Der Irak wird selbst von einem Bürgerkrieg erschüttert. Trotzdem hat er 245 000 Flüchtlinge aufgenommen. Die meisten von ihnen sind Kurden, die in die von ihren Stammesverwandten bewohnten Gegenden im Nordirak gezogen sind. Zehntausende hausen in Zeltstädten oder eilig aus dem Boden gestampften Baracken. Die Regierung der weitgehend autonomen Kurdenregion im Irak erlaubt den Flüchtlingen eine große Freizügigkeit. Einige haben Arbeit und Wohnungen in Städten gefunden.

Ägypten

Die Regierung in Kairo geht nach eigenen Angaben von 136 000 Bürgerkriegsflüchtlingen aus. Doch selbst Beamte schätzen, dass hunderttausende Syrer im Land leben, die nicht registriert sind.

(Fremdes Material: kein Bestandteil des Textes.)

[config.mk]
export PLATFORM = sky130hd
export DESIGN_NAME = screenDrawTop
export DESIGN_NICKNAME = d
export VERILOG_FILES = /design/src/verilog/drawPkg.sv /design/src/verilog/seqPkg.sv /design/src/verilog/screenSequencer.sv /design/src/verilog/pixelScanner.sv /design/src/verilog/patternRom.sv /design/src/verilog/wbPixelWriter.sv /design/src/verilog/screenDrawTop.sv
export SDC_FILE = /design/constraint.sdc
export NUM_CORES = 1
export LEC_CHECK = 0
export ABC_AREA = 1
export BUFFER_PORTS_ARGS = -buffer_cell sky130_fd_sc_hd__buf_4
export CORE_MARGIN = 10
export CORE_UTILIZATION = 50
export DETAILED_ROUTE_END_ITERATION = 16
export PLACE_DENSITY = 0.69
export RECOVER_POWER = 100
export SLEW_MARGIN = 25
export SYNTH_ARGS = -nofsm -noshare
export SYNTH_HDL_FRONTEND = slang
export SYNTH_HIERARCHICAL = 1
export SYNTH_SLANG_ARGS = --single-unit
[constraint.sdc]
create_clock -name clk -period 2.7 [get_ports clk]
set_input_delay 0.54 -clock clk [delete_from_list [all_inputs] [get_ports clk]]
set_output_delay 0.54 -clock clk [all_outputs]
set_load 0.02 [all_outputs]
[src/verilog/drawPkg.sv]
`default_nettype none

package drawPkg;

	// Display size in pixels
	localparam int ScreenWidth = 160;
	localparam int ScreenHeight = 120;

	// Coordinate widths
	localparam int XBits = 8;
	localparam int YBits = 7;

	// Linear frame buffer word address, y * width + x
	localparam int AddrBits = 15;

	// 3-bit colour, one bit per channel
	localparam int ColorBits = 3;

	// Raster position, x in the upper bits
	typedef struct packed {
		logic [XBits-1:0] x;
		logic [YBits-1:0] y;
	} coordT;

	typedef logic [ColorBits-1:0] colorT;

	// Pixel as it leaves the pattern table
	typedef struct packed {
		coordT coord;
		colorT color;
	} pixelT;

endpackage

`default_nettype wire

[src/verilog/seqPkg.sv]
`default_nettype none

package seqPkg;

	// Screen codes
	// Code value also seeds the pattern colour
	typedef enum logic [2:0] {
		ScrClear = 3'd0,
		ScrTitle1 = 3'd1,
		ScrTitle2 = 3'd2,
		ScrTitle3 = 3'd3,
		ScrScene1 = 3'd4,
		ScrScene2 = 3'd5
	} screenT;

	// Sequencer FSM states
	typedef enum logic [2:0] {
		SReset,
		SLoad,
		SDraw,
		SDwell
	} seqStateT;

	// Clock cycles a finished screen stays up
	localparam int DwellCycles = 64;

endpackage

`default_nettype wire

[src/verilog/screenSequencer.sv]
`default_nettype none

module screenSequencer (
	input  logic           clk,
	input  logic           rstN,
	input  logic           userCont,
	input  logic           frameDone,
	input  logic           drawIdle,
	output logic           frameStart,
	output seqPkg::screenT screen
);

	seqPkg::seqStateT state;
	seqPkg::seqStateT nextState;
	seqPkg::screenT nextScreen;

	// Dwell timer
	logic [$clog2(seqPkg::DwellCycles)-1:0] dwellCount;
	logic dwellLast;

	// Last coordinate already left the scanner
	logic doneSeen;
	// Continue pressed during this title dwell
	logic contSeen;
	logic isTitle;
	logic goScene;

	assign dwellLast = (32'(dwellCount) == seqPkg::DwellCycles - 1);

	assign isTitle = (screen == seqPkg::ScrTitle1) || (screen == seqPkg::ScrTitle2) ||
		(screen == seqPkg::ScrTitle3);

	// Late press in the final dwell cycle still counts
	assign goScene = contSeen || (isTitle && userCont);

	// Next state
	always_comb begin
		nextState = state;
		case (state)
			seqPkg::SReset: nextState = seqPkg::SLoad;
			// One cycle to start the scan
			seqPkg::SLoad: nextState = seqPkg::SDraw;
			// Wait for the last pixel to leave the bus
			seqPkg::SDraw: if (doneSeen && drawIdle) nextState = seqPkg::SDwell;
			seqPkg::SDwell: if (dwellLast) nextState = seqPkg::SLoad;
			default: nextState = seqPkg::SReset;
		endcase
	end

	// Screen order
	always_comb begin
		case (screen)
			seqPkg::ScrTitle1: nextScreen = seqPkg::ScrTitle2;
			seqPkg::ScrTitle2: nextScreen = seqPkg::ScrTitle3;
			seqPkg::ScrScene1: nextScreen = seqPkg::ScrScene2;
			// Clear, title3 and scene2 all go back to title1
			default: nextScreen = seqPkg::ScrTitle1;
		endcase
		if (goScene) begin
			nextScreen = seqPkg::ScrScene1;
		end
	end

	always_ff @(posedge clk) begin
		if (!rstN) begin
			state <= seqPkg::SReset;
			screen <= seqPkg::ScrClear;
			frameStart <= 1'b0;
			doneSeen <= 1'b0;
			contSeen <= 1'b0;
			dwellCount <= '0;
		end else begin
			state <= nextState;
			// Strobe lines up with the single SLoad cycle
			frameStart <= (nextState == seqPkg::SLoad);

			if (state == seqPkg::SLoad) begin
				doneSeen <= 1'b0;
			end else if (frameDone) begin
				doneSeen <= 1'b1;
			end

			// Counter sits at zero outside the dwell
			if (state == seqPkg::SDwell) begin
				dwellCount <= dwellCount + 1'b1;
				if (isTitle && userCont) begin
					contSeen <= 1'b1;
				end
			end else begin
				dwellCount <= '0;
				contSeen <= 1'b0;
			end

			// New screen is ready by the SLoad cycle
			if (state == seqPkg::SDwell && dwellLast) begin
				screen <= nextScreen;
			end
		end
	end

	// Frame start only from the load state
	assert property (@(posedge clk) disable iff (!rstN)
		frameStart |-> state == seqPkg::SLoad);

	// Pattern must not switch mid frame
	assert property (@(posedge clk) disable iff (!rstN)
		state == seqPkg::SDraw |=> state != seqPkg::SDraw || $stable(screen));

endmodule

`default_nettype wire

[src/verilog/pixelScanner.sv]
`default_nettype none

module pixelScanner (
	input  logic          clk,
	input  logic          rstN,
	input  logic          frameStart,
	output drawPkg::coordT coord,
	output logic          coordValid,
	input  logic          coordReady,
	output logic          frameDone
);

	logic accept;
	logic xLast;
	logic yLast;

	assign accept = coordValid && coordReady;
	assign xLast = (coord.x == drawPkg::XBits'(drawPkg::ScreenWidth - 1));
	assign yLast = (coord.y == drawPkg::YBits'(drawPkg::ScreenHeight - 1));

	// Pulses as the bottom-right pixel is taken
	assign frameDone = accept && xLast && yLast;

	always_ff @(posedge clk) begin
		if (!rstN) begin
			coordValid <= 1'b0;
		end else if (frameStart) begin
			coordValid <= 1'b1;
		end else if (frameDone) begin
			coordValid <= 1'b0;
		end
	end

	// Raster counters
	// x fastest, y steps on x wrap
	always_ff @(posedge clk) begin
		if (frameStart) begin
			coord <= '0;
		end else if (accept) begin
			if (xLast) begin
				coord.x <= '0;
				// Wraps past the last row too, unused once valid drops
				coord.y <= coord.y + 1'b1;
			end else begin
				coord.x <= coord.x + 1'b1;
			end
		end
	end

	// Stalled coordinate held until taken
	assert property (@(posedge clk) disable iff (!rstN)
		coordValid && !coordReady |=> coordValid && $stable(coord));

endmodule

`default_nettype wire

[src/verilog/patternRom.sv]
`default_nettype none

module patternRom (
	input  logic           clk,
	input  logic           rstN,
	input  seqPkg::screenT screen,
	input  drawPkg::coordT coord,
	input  logic           coordValid,
	output logic           coordReady,
	output drawPkg::pixelT pix,
	output logic           pixValid,
	input  logic           pixReady,
	output logic           empty
);

	// Colour rule per screen
	function automatic drawPkg::colorT patternColor(input seqPkg::screenT scr,
		input drawPkg::coordT c);
		logic [drawPkg::XBits:0] diag;
		diag = c.x + c.y;
		case (scr)
			// Horizontal bands four rows high
			seqPkg::ScrTitle1, seqPkg::ScrTitle2, seqPkg::ScrTitle3:
				patternColor = drawPkg::colorT'(scr) ^ c.y[4:2];
			// Diagonal stripes
			seqPkg::ScrScene1, seqPkg::ScrScene2:
				patternColor = drawPkg::colorT'(scr) ^ diag[3:1];
			// Clear frame is all black
			default:
				patternColor = '0;
		endcase
	endfunction

	// One-entry stage, refills as the entry leaves
	assign coordReady = !pixValid || pixReady;
	assign empty = !pixValid;

	always_ff @(posedge clk) begin
		if (!rstN) begin
			pixValid <= 1'b0;
		end else if (coordValid && coordReady) begin
			pixValid <= 1'b1;
		end else if (pixReady) begin
			pixValid <= 1'b0;
		end
	end

	always_ff @(posedge clk) begin
		if (coordValid && coordReady) begin
			pix.coord <= coord;
			pix.color <= patternColor(screen, coord);
		end
	end

endmodule

`default_nettype wire

[src/verilog/wbPixelWriter.sv]
`default_nettype none

module wbPixelWriter (
	input  logic                         clk,
	input  logic                         rstN,
	input  drawPkg::pixelT               pix,
	input  logic                         pixValid,
	output logic                         pixReady,
	output logic                         busIdle,
	output logic                         wbCyc,
	output logic                         wbStb,
	output logic                         wbWe,
	output logic [drawPkg::AddrBits-1:0] wbAdr,
	output drawPkg::colorT               wbDat,
	input  logic                         wbAck
);

	// Held pixel is the open bus cycle
	assign busIdle = !wbCyc;
	// No new pixel until the cycle has dropped
	assign pixReady = !wbCyc;

	// Write-only master
	assign wbWe = wbStb;

	always_ff @(posedge clk) begin
		if (!rstN) begin
			wbCyc <= 1'b0;
			wbStb <= 1'b0;
		end else if (pixValid && pixReady) begin
			wbCyc <= 1'b1;
			wbStb <= 1'b1;
		end else if (wbStb && wbAck) begin
			wbCyc <= 1'b0;
			wbStb <= 1'b0;
		end
	end

	// Linear address, y * 160 + x
	always_ff @(posedge clk) begin
		if (pixValid && pixReady) begin
			wbAdr <= drawPkg::AddrBits'(pix.coord.y) * drawPkg::AddrBits'(drawPkg::ScreenWidth) +
				drawPkg::AddrBits'(pix.coord.x);
			wbDat <= pix.color;
		end
	end

	// Strobe only inside a cycle
	assert property (@(posedge clk) disable iff (!rstN)
		$rose(wbStb) |-> wbCyc);

endmodule

`default_nettype wire

[src/verilog/screenDrawTop.sv]
`default_nettype none

module screenDrawTop (
	input  logic                         clk,
	input  logic                         rstN,
	input  logic                         userCont,
	output logic                         wbCyc,
	output logic                         wbStb,
	output logic                         wbWe,
	output logic [drawPkg::AddrBits-1:0] wbAdr,
	output drawPkg::colorT               wbDat,
	input  logic                         wbAck,
	output seqPkg::screenT               screen
);

	logic frameStart;
	logic frameDone;
	logic drawIdle;

	// Scanner to pattern table
	drawPkg::coordT coord;
	logic coordValid;
	logic coordReady;

	// Pattern table to bus writer
	drawPkg::pixelT pix;
	logic pixValid;
	logic pixReady;
	logic romEmpty;
	logic busIdle;

	// Both pipeline stages drained
	assign drawIdle = busIdle && romEmpty;

	screenSequencer sequencer (
		.clk(clk),
		.rstN(rstN),
		.userCont(userCont),
		.frameDone(frameDone),
		.drawIdle(drawIdle),
		.frameStart(frameStart),
		.screen(screen)
	);

	pixelScanner scanner (
		.clk(clk),
		.rstN(rstN),
		.frameStart(frameStart),
		.coord(coord),
		.coordValid(coordValid),
		.coordReady(coordReady),
		.frameDone(frameDone)
	);

	patternRom rom (
		.clk(clk),
		.rstN(rstN),
		.screen(screen),
		.coord(coord),
		.coordValid(coordValid),
		.coordReady(coordReady),
		.pix(pix),
		.pixValid(pixValid),
		.pixReady(pixReady),
		.empty(romEmpty)
	);

	wbPixelWriter writer (
		.clk(clk),
		.rstN(rstN),
		.pix(pix),
		.pixValid(pixValid),
		.pixReady(pixReady),
		.busIdle(busIdle),
		.wbCyc(wbCyc),
		.wbStb(wbStb),
		.wbWe(wbWe),
		.wbAdr(wbAdr),
		.wbDat(wbDat),
		.wbAck(wbAck)
	);

endmodule

`default_nettype wire

==> impl_results.md <==
* Crit path buf inv count at 0
* Die area at 10700 µm²
* Resized cells post-CTS at 0
* Final design utilization at between 50 and 60%
* Family with the most delay on the worst path: adder cells
* Number of flops mapped to enable cells by yosys at 36
* Ys flop type: edfxtp_1
* Initial DRC Count at 146
* Design area at between 3000 and 4000 µm²
* Max-cap viol count at 0
* Largest net degree at the start of global routing at 20
* Maximum vdd drop at approximately 0.32 mV
* Worst Skew at between 9 and 10 ps
* Number of buffers created by CTS at 9
* Worst Tran Pin Value at approximately 1100 ps
* Syn avg cell area at 9.04 µm²
* H-tree Lvls at 3
* # rows at 30
* Post-Route Setup TNS at 0 ps
* Gate Count Post-Synth at ~390
* Overflow left after global routing at 0
* # nets final at 445
* Crit end category: register
* Clock latency on the worst-skew pair at 350 ps
* Total GRT Usage at roughly an eighth
* Arrival @ worst endpoint at around 2600 ps
* Minimum clock period after layout at ~2400 ps
* Via Count at 2490
* Leak pwr at 1.58 nW
* Hold_sp: rom/pix[13]
* Hold_buf cts at 0
* Outcome: finished, final reports clean
* Setup repair bufs after CTS at 0
* Reg2reg start: rom/pix[4]
* Most common cell after layout, fill and taps aside: nand2_1
* Syn Std Cell Area at between 3000 and 4000 µm²
* Via/cell ratio at 4.78
* Post-DP HPWL at between 4000 and 5000 µm
* Clock buffer depth at 2
* Hold path depth at 0
* Min-Delay Path Class: reg2reg
* Slowest-stage cell, CP: edfxtp_1
* Gp weighted congestion at 0.840
* Seq cells post-synth at 69
* Startpoint Class: register
* R2r setup slk at between 200 and 300 ps
* Die Y at between 100 and 150 µm
* Critical path class: reg2reg
* Fillcell total at around 650
* Layout cells sized above 1 at about a tenth
* Post-route ant nets at 0
* Cell depth of the worst flop-to-flop path at 9
* Worst Hold Path EP: writer/wbAdr[3]
* Yosys cell types at 35
* P per Cell Area at a little under 600 nW/µm²
* Die width at between 100 and 150 µm
* Number of hold violations in the final report at 0
* RSZ-0062 raised after global routing: no
* Vias in the first global route at around 2300
* CTS clk-pin slew, worst paths at about 80 ps
* DRT Pass-1 Iters at 4
* CTS root buf: clkbuf_8
* Initial antenna violation count at 0
* WL final at 6200 µm
* Syn_nets at roughly 400
* PortBufs at 27
* Largest fanout on the critical path at 3
* DP Area at around 3800 µm²
* Boundary pin count at 28
* First-pass GRT wire length at approximately 10000 µm
* CP cell instances: ha_1, ha_1, fa_1, xor2_1, nand3_2, nor2_1, nand2_1, nand2_1, nand2_1
* Synth-to-Final Area Change at 9.60%
* # DRC at 0
* Core area at a little under 7000 µm²
* Period utilization at ~90%
* Synth warn at 6
* Most used cell, CP: nand2_1
* Max stage delay on crit path at 430 ps
* Clock sinks at 69
* Initial core utilization at around half
* Sequential share of the synthesized area at 50.0%
* WP data required at around 2800 ps
* Normalized max-slew margin at between 20% and 30%
* Max Transition Viols Final at 0
* Commonest cells after routing, fill and taps aside: 93 x nand2_1, 54 x inv_1, 36 x edfxtp_1, 33 x nor2_1, 33 x dfxtp_1
* Final setup viols at 0
* Max Fclk at 410 MHz
* Reg-to-reg critical path endpoint: writer/wbAdr[13]
* Number of diodes at 0
* Routed len/inst at about 12 µm
* Asr flop ratio synth at 0%
* CTS tree: yes
cells in the mapped netlist, types with 2 or more instances:
cell	number	area share, %
a21oi_1	19	2.7
a21oi_2	5	1.3
buf_4	3	0.65
dfxtp_1	33	19
edfxtp_1	36	31
fa_1	3	1.7
ha_1	18	6.5
inv_1	53	5.7
inv_2	6	0.65
nand2_1	91	9.8
nand2_2	2	0.36
nand2_4	3	0.97
nand3_1	29	4.2
nand3_2	3	0.86
nand4_1	6	1.1
nor2_1	29	3.1
nor2_2	5	0.90
nor2_4	2	0.65
o21ai_0	8	1.2
o21ai_1	4	0.58
o21ai_2	2	0.50
xnor2_1	5	1.3
xor2_1	7	1.8
xor2_2	2	0.93
worst register-to-register path, stage by stage (launching register included):
cell,delay (ps)
edfxtp_1,430
ha_1,320
ha_1,240
fa_1,420
xor2_1,320
nand3_2,150
nor2_1,160
nand2_1,60
nand2_1,60
nand2_1,40
registers in the layout (all words and copies together) (netlist names):
register              cells
writer/wbStb              1
rom/pixValid              1
writer/wbDat              3
scanner/coordValid        1
rom/pix                  18
scanner/coord            15
sequencer/dwellCount      6
sequencer/frameStart      1
sequencer/state           3
sequencer/doneSeen        1
writer/wbAdr             15
sequencer/contSeen        1
sequencer/screen          3
kinds of logic after synthesis:
logic type / Yosys count / synth area share (%)
AND/OR/NAND/NOR: 176 / 23.7
flip-flops: 69 / 50.0
adder cells (fa/ha/maj): 21 / 8.20
AO/OA/AOI/OAI: 40 / 6.65
buffers and inverters: 64 / 7.40
XOR/XNOR: 14 / 3.95
other: 1 / 0.108
where the power goes:
group | total, mW | internal [mW] | switching, mW
clock | 0.846 | 0.431 | 0.415
combinational | 0.222 | 0.0800 | 0.142
sequential | 1.21 | 1.16 | 0.0437
through the flow:
step	setup WS [ps]	power, mW	hold slack [ps]	cells
2_1_floorplan	525	1.41	400	385
3_5_place_dp	379	1.47	406	505
4_1_cts	367	2.32	429	521
6_report	258	2.28	427	521
5_1_grt	114	2.38	440	521
3_3_place_gp	450	1.47	401	505
worst max path at each step:
stage / from / to / slack [ps] / depth (start not counted)
after floorplan: rom/pix[4] / writer/wbAdr[13] / 520 / 9
after global placement: rom/pix[4] / writer/wbAdr[13] / 450 / 9
after detailed placement: rom/pix[4] / writer/wbAdr[13] / 380 / 9
after CTS: rom/pix[4] / writer/wbAdr[13] / 370 / 9
after global routing: rom/pix[4] / writer/wbAdr[13] / 110 / 9
final: rom/pix[4] / writer/wbAdr[13] / 260 / 9
layout make-up:
| cell class | count | area (µm²) | area share [%] |
|---|---|---|---|
| flip-flops and latches | 69 | 1740 | 45.7 |
| clock buffers | 9 | 124 | 3.25 |
| well taps | 96 | 120 | 3.15 |
| clock inverters | 7 | 73.8 | 1.94 |
| repair buffers | 28 | 116 | 3.05 |
| inverters | 60 | 226 | 5.94 |
| multi-input cells | 252 | 1410 | 37.0 |
routing by layer:
layer / global-route usage, % / part of all wire (%)
met2: 19.1 / 44
met1: 15.6 / 49
met5: 0 / 0
met4: 5.67 / 1.3
met3: 4.58 / 5.1
Power figures use the tool's default switching activity.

Zuvor hatten die Präsidenten der USA und Russlands, Barack Obama und Wladimir Putin, sich über genau diese Frage gestritten. „Wir sind bereit, mit jedem zu reden, auch mit Russland und dem Iran“, sagte Obama. „Aber nach so viel Blutvergießen und Gemetzel können wir nicht einfach zum Status quo zurückkehren.“

Wenn ein Diktator Zehntausende seines eigenen Volkes ermorde, sei das keine innere Angelegenheit mehr. Putin hatte hingegen gesagt: „Es ist ein großer Fehler, die syrische Regierung und ihre Armee infrage zu stellen. Sie kämpfen wahrhaft gegen die Bedrohung durch islamistische Terroristen.“

In der Flüchtlingskrise forderte Tusk vor der Vollversammlung der 193 Uno-Staaten weltweite Hilfe. „Diese Krise hat eine globale Dimension. Und deshalb braucht sie auch eine globale Lösung. Jede Hilfe ist willkommen.“ Er fügte an, dass die Welt auf Europa zählen könne: „So schwierig die Situation ist; wir werden diese Krise lösen, und die Welt wird danach ein besserer Platz sein.“ Isolierung sei nie und werde nie eine Option für Europa sein.